After a strong first-quarter performance, the second quarter was an about-face for U.S. banks amid signs of slower growth, re-ignited euro zone concerns, wider credit spreads and falling equity and commodity prices, Citi said.
Citi also cut its second-quarter earnings estimates for JP Morgan Chase due to slower-than-expected trading activity and higher near-term loss expectations of $3.5 billion for the investment bank’s chief investment office (CIO) trading portfolio.
Industry-wide interest rates activity turned soft given a drop in long-term yields, while credit has been hindered by wider spreads and as mortgage performance remains poor, the brokerage said.
The euro zone debt and financial crisis is stifling activity in the region, eroding investor confidence and dampening economic growth in other parts of the world.
“Although European volumes tend to be seasonally supported in the second quarter by the dividend season, we expect equity derivatives revenues to be hurt by lower structured business as investor risk appetite receded,” analysts led by Keith Horowitz said.

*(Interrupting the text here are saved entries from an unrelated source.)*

What follows belongs to an exercise in optimizing a design on an open flow for small area, a short achievable clock period and few clock cycles; a production flow would make more cautious choices. The RTL was checked by simulation tests, not by an equivalence proof against the original design. No activity file was given, so power comes from the tool's default toggle rates.

## run D
==> flow/design.v (excerpt) <==
module fpdivsqrt (
    input  wire        clk,
    input  wire        rst_n,
    input  wire        in_valid,
    output wire        in_ready,
    input  wire        in_op,
    input  wire [1:0]  in_rnd,
    input  wire        in_ftz,
    input  wire        in_canon,
    input  wire [31:0] in_a,
    input  wire [31:0] in_b,
    output reg         out_valid,
    output reg  [31:0] out_result,
    output reg  [5:0]  out_flags
);
clock: 10.0 ns
lec_check: 0
abc_area: 1
cap_margin: 50
core_margin: 2
core_utilization: 40
slew_margin: 70
tns_end_percent: 100
standard.sh (not shown) runs the stock make flow with config.mk's settings and CLKGATE_MAP_FILE= SYNTH_SCRIPT=/design/flow/synth_recipe.tcl, a recipe that flattens the netlist after the stock synthesis.
==> flow/flow/run.sh <==
#!/bin/bash
set -euo pipefail
bash standard.sh SETUP_SLACK_MARGIN=6.5 > standard.log 2>&1
Testbench counts of run D, summed over its fixed seeds: cycles 5,032.
From an optimization exercise on the open Yosys and OpenROAD flow, aimed at small area; shortcuts taken in it are not production practice.

== the previous run ==
// graft_core
module graft_core (
    input  wire         clk,
    input  wire         rst,             
    input  wire         start,           
    input  wire         op,              
    input  wire         erase,           
    input  wire [255:0] root_key,
    input  wire         root_256,        
    input  wire [7:0]   kind,
    input  wire [63:0]  eui,
    input  wire [7:0]   epoch_rec,       
    input  wire [1:0]   epoch_sc,        
    input  wire         epoch_resolve,   
    output wire         busy,
    output wire         done,
    output wire         nokey,
    output wire [127:0] key_out
);
  function [7:0] xtime;
    input [7:0] b;
    xtime = {b[6:0], 1'b0} ^ (b[7] ? 8'h1b : 8'h00);
  endfunction
  function [6:0] slot_flags;
    input [4:0] r;
    input       k256;
    reg   [4:0] r0;
    begin
      r0 = k256 ? 5'd0 : 5'd4;
      slot_flags = {r >= r0 && r <= 5'd14,
                    r == r0,
                    r == 5'd14,
                    r == r0,
                    k256 && r == 5'd1,
                    !k256 || !r[0],
                    r == 5'd19};
    end
  endfunction
  reg         busy_r;
  reg         done_r;
  reg         op_r;
  reg         nokey_pend;   
  reg         k1_valid;
  reg         klen;         
  reg [4:0]   oh;           
  reg [4:0]   rd;           
  reg         f_aes, f_first, f_last, f_plo, f_phi, f_rot, f_fin;
  reg [39:0]  row0;         
  reg [31:0]  row1;
  reg [31:0]  row2;
  reg [31:0]  row3;
  reg [319:0] kreg;         
  reg [127:0] k1r;          
  reg [1:0]   kph;          
  reg [3:0]   ksel;         
  assign busy  = busy_r;
  assign done  = done_r;
  assign nokey = nokey_pend;
  wire ph0    = oh[0];
  wire ccyc   = f_aes && !ph0;                 
  wire finish = busy_r && f_fin && ph0;        
  wire accept = start && !busy_r;
  wire [31:0] kw0 = kreg[31:0];
  wire [31:0] kw5 = kreg[191:160];
  wire [31:0] kw8 = kreg[287:256];
  ...
Settings: LEC_CHECK=0, CAP_MARGIN=20, CORE_MARGIN=2, CORE_UTILIZATION=40, GPL_ROUTABILITY_DRIVEN=1, PLACE_DENSITY_LB_ADDON=0.1, SLEW_MARGIN=20; clock period 9.0 ns.
standard.sh (not shown) runs the stock make flow with config.mk's settings and CLKGATE_MAP_FILE= SYNTH_SCRIPT=/design/flow/synth_recipe.tcl, a recipe that flattens the netlist after the stock synthesis.
==> flow/flow/run.sh <==
#!/bin/bash
# Layout flow: the standard ORFS flow (standard.sh) with two changes:
#  - synthesis maps logic with an area-oriented ABC script (flow/abc_area.script)
#    instead of ORFS's delay-oriented one; everything else in the synthesis
#    script (synth_recipe.tcl, hence the registers) is unchanged;
#  - every input and output port still gets a buffer, a buf_1 instead of the
#    clkdlybuf4s50_1 that buffer_ports picks by default;
#  - clock tree synthesis clusters up to 20 flip-flops (60 um across) per
#    clkbuf_8 and inserts no dummy loads.
# Each tool writes its full log under orfs/logs/ (ORFS), and this script's
# own output goes to flow_run.log.
set -euo pipefail
W=$(pwd)
exec > >(tee -a "$W/flow_run.log") 2>&1

{
  echo 'proc abc {args} {'
  echo '  set i [lsearch -exact $args -script]'
  echo "  if {\$i >= 0} { lset args [expr {\$i + 1}] $W/flow/abc_area.script }"
  echo '  yosys abc {*}$args'
  echo '}'
  cat "$W/synth_recipe.tcl"
} > "$W/synth_area.tcl"

sed -e "s#SYNTH_SCRIPT=[^ ]*#SYNTH_SCRIPT=$W/synth_area.tcl BUFFER_PORTS_ARGS='-buffer_cell sky130_fd_sc_hd__buf_1' GPL_KEEP_OVERFLOW='0' CTS_ARGS='-sink_clustering_enable -repair_clock_nets -dont_use_dummy_load -sink_clustering_size 20 -sink_clustering_max_diameter 60 -buf_list {sky130_fd_sc_hd__clkbuf_8}'#" \
    "$W/standard.sh" > "$W/standard_area.sh"
grep -n 'make ' "$W/standard_area.sh"
bash "$W/standard_area.sh" > "$W/standard_area.log" 2>&1
echo "flow done"
==> flow/flow/abc_area.script <==
strash
dch -f
amap
Changes in the current run relative to the previous run:
-- flow/flow/run.sh --
<<< the previous run, line 24

sed -e "s#SYNTH_SCRIPT=[^ ]*#SYNTH_SCRIPT=$W/synth_area.tcl BUFFER_PORTS_ARGS='-buffer_cell sky130_fd_sc_hd__buf_1' GPL_KEEP_OVERFLOW='0' CTS_ARGS='-sink_clustering_enable -repair_clock_nets -dont_use_dummy_load -sink_clustering_size 20 -sink_clustering_max_diameter 60 -buf_list {sky130_fd_sc_hd__clkbuf_8}'#" \
    "$W/standard.sh" > "$W/standard_area.sh"
>>> the current run, line 24

sed -e "s#SYNTH_SCRIPT=[^ ]*#SYNTH_SCRIPT=$W/synth_area.tcl BUFFER_PORTS_ARGS='-buffer_cell sky130_fd_sc_hd__buf_1' CTS_ARGS='-sink_clustering_enable -repair_clock_nets -dont_use_dummy_load -sink_clustering_size 20 -sink_clustering_max_diameter 60 -buf_list {sky130_fd_sc_hd__clkbuf_8}'#" \
    "$W/standard.sh" > "$W/standard_area.sh"
==> flow/flow/abc_area.script <==
strash
dch -f
amap
strash
dch -f
amap
The current run | stages: all done | timing, DRC, antenna: all pass. Post-route minimum period is lower on the current run. The current run ends up with a via count that is about 2% lower than in the previous run. The current run vs the previous run, combined area of the multi-input logic cells went down by 0.0010 sq mm. Startpoint of the most critical setup path: oh[0] -> the current run, f_rot -> the previous run. The current run reports a higher total of plain and repair buffers excluding clock buffers than the previous run does. Headroom to the max-slew limit came out higher on the current run than on the previous run.
Function was not checked in any run of this note: the RTL went through the layout flow alone.

-- static timing again, ports no longer ideal --
The results above use ideal ports. As a check the final layouts listed here were re-extracted and re-timed, cells and wires unchanged.
Step 1 (the two cells are an assumption about what drives the block):
set clk [get_ports {clk}]
set_driving_cell -lib_cell sky130_fd_sc_hd__clkbuf_16 $clk
set_driving_cell -lib_cell sky130_fd_sc_hd__buf_2 [delete_from_list [all_inputs] $clk]
Step 2 moves the port delays by t, midway between the first and last clock arrival at a register: inputs arrive t later, outputs are due t later. That takes back most of the time a late clock gives input paths.
Slacks: ideal ports / drivers / drivers and shift; pairs: ideal ports / drivers.
| run | t (ns) | setup slack, ns | worst hold slack (ns) | slew at the worst register clock pin (ns) | cell pins on the clock port's net |
|---|---|---|---|---|---|
| the previous run | 0.686 | 0.306 / 0.306 / 0.306 | 0.294 / 0.294 / 0.294 | 0.12 / 0.12 | 1 |
| the current run | 0.686 | 0.557 / 0.557 / 0.557 | 0.262 / 0.262 / 0.262 | 0.12 / 0.12 | 1 |
After both steps every run listed still meets setup and hold.
This design comes from an exercise in tuning for small area, a short achievable clock period and few clock cycles per item on the open sky130 flow, not from production work.
The RTL was checked by simulation tests, not by an equivalence proof against the original design.
Power and IR drop assume default switching activity.

## gkl_flit_rx
module gkl_flit_rx (
  input  wire        clk,
  input  wire        rst,
  input  wire        in_valid,
  output wire        in_ready,
  input  wire [63:0] in_data,
  input  wire        in_mode_p,
  output wire        out_valid,
  input  wire        out_ready,
  output wire [63:0] out_data,
  output wire        out_last,
  output wire        st_crc_ok,
  output wire [1:0]  st_corr,
  output wire [1:0]  st_unc,
  output wire [7:0]  st_pos0,
  output wire [7:0]  st_pos1
);
  localparam integer N   = 34;
  localparam [5:0]   NM1 = N - 1;
  function automatic [7:0] gf_mul(input [7:0] a, input [7:0] b);
    integer i;
    reg [7:0] p, x;
    begin
      p = 8'd0;
      x = a;
      for (i = 0; i < 8; i = i + 1) begin
        if (b[i]) p = p ^ x;
        x = {x[6:0], 1'b0} ^ (x[7] ? 8'h1D : 8'h00);
      end
      gf_mul = p;
    end
  endfunction
  function automatic [7:0] apow(input integer k);
    case (k)
      0: apow = 8'h01; 1: apow = 8'h02; 2: apow = 8'h04; 3: apow = 8'h08;
      4: apow = 8'h10; 5: apow = 8'h20; 6: apow = 8'h40; 7: apow = 8'h80;
      default: apow = 8'h1D;
    endcase
  endfunction
  function automatic [7:0] gf_sqrt(input [7:0] a);
    integer i;
    reg [63:0] cols;
    begin
      cols = 64'h5c082e0417028501;
      gf_sqrt = 8'd0;
      for (i = 0; i < 8; i = i + 1)
        if (a[i]) gf_sqrt = gf_sqrt ^ cols[8*i +: 8];
    end
  endfunction
  function automatic [7:0] lane_hits(input [7:0] b0, input [7:0] b1,
                                     input [7:0] t0, input [7:0] t1,
  ...
Size in the first run: ~4,400 cells after synthesis, roughly 2,500 flip-flops, about 160 I/O pins, roughly 67,000 sq um of cells after synthesis.
==> flow/config.mk <==
export PLATFORM = sky130hd
export DESIGN_NAME = gkl_flit_rx
export DESIGN_NICKNAME = gkl_flit_rx
export VERILOG_FILES = /design/flow/design.v
export SDC_FILE = /design/flow/constraint.sdc
export NUM_CORES = 4
export LEC_CHECK = 0
export CAP_MARGIN = 20
export CORE_MARGIN = 2
export CORE_UTILIZATION = 60
export CTS_CLUSTER_DIAMETER = 80
export CTS_CLUSTER_SIZE = 30
export PLACE_DENSITY_LB_ADDON = 0.1
export SLEW_MARGIN = 20
==> flow/constraint.sdc <==
create_clock -name core_clock -period 11.0 [get_ports {clk}]
set_input_delay 2.2000 -clock core_clock [delete_from_list [all_inputs] [get_ports {clk}]]
set_output_delay 2.2000 -clock core_clock [all_outputs]
set_load 0.01 [all_outputs]
standard.sh (not shown) runs the stock make flow with config.mk's settings and CLKGATE_MAP_FILE= SYNTH_SCRIPT=/design/flow/synth_recipe.tcl, a recipe that flattens the netlist after the stock synthesis.
==> flow/flow/run.sh <==
#!/bin/bash
# Standard ORFS layout (the standard.sh), with repair_timing aimed at a
# tighter setup target than the 11 ns clock (the SDC itself is unchanged).
set -euo pipefail
bash standard.sh SETUP_SLACK_MARGIN=7.6 finish > flow_make.log 2>&1
The baseline went through all stages and came out clean.
Testbench counts at the start, summed over its fixed seeds: cycles 16,656, flits 512.
==> next run, changes <==
--- a/flow/flow/run.sh
+++ b/flow/flow/run.sh
@@ -4,2 +4,2 @@
 set -euo pipefail
-bash standard.sh SETUP_SLACK_MARGIN=7.6 finish > flow_make.log 2>&1
+bash standard.sh SETUP_SLACK_MARGIN=7.3 finish > flow_make.log 2>&1
--- a/flow/config.mk
+++ b/flow/config.mk
@@ -10,4 +10,3 @@
 export CORE_UTILIZATION = 60
-export CTS_CLUSTER_DIAMETER = 80
-export CTS_CLUSTER_SIZE = 30
+export CTS_BUF_LIST = sky130_fd_sc_hd__clkbuf_4 sky130_fd_sc_hd__clkbuf_8
 export PLACE_DENSITY_LB_ADDON = 0.1
The new run passed the timing, design-rule and antenna checks.
Area after synthesis does not change.
First-iteration DRC count climbs by 0.52%.
Count of clock-buffer cells in the layout went up by 452.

Horowitz is rated five stars for the accuracy of his earnings estimates on the banks under his coverage, according to Thomson Reuters StarMine data. StarMine awards five stars to the top 10 percent of analysts.
Shares of JP Morgan Chase fell 5 percent to $34.99 in premarket trade. They closed at $36.78 on the New York Stock Exchange on Wednesday.
Shares of BofA and Morgan Stanley were also down more than 1 percent.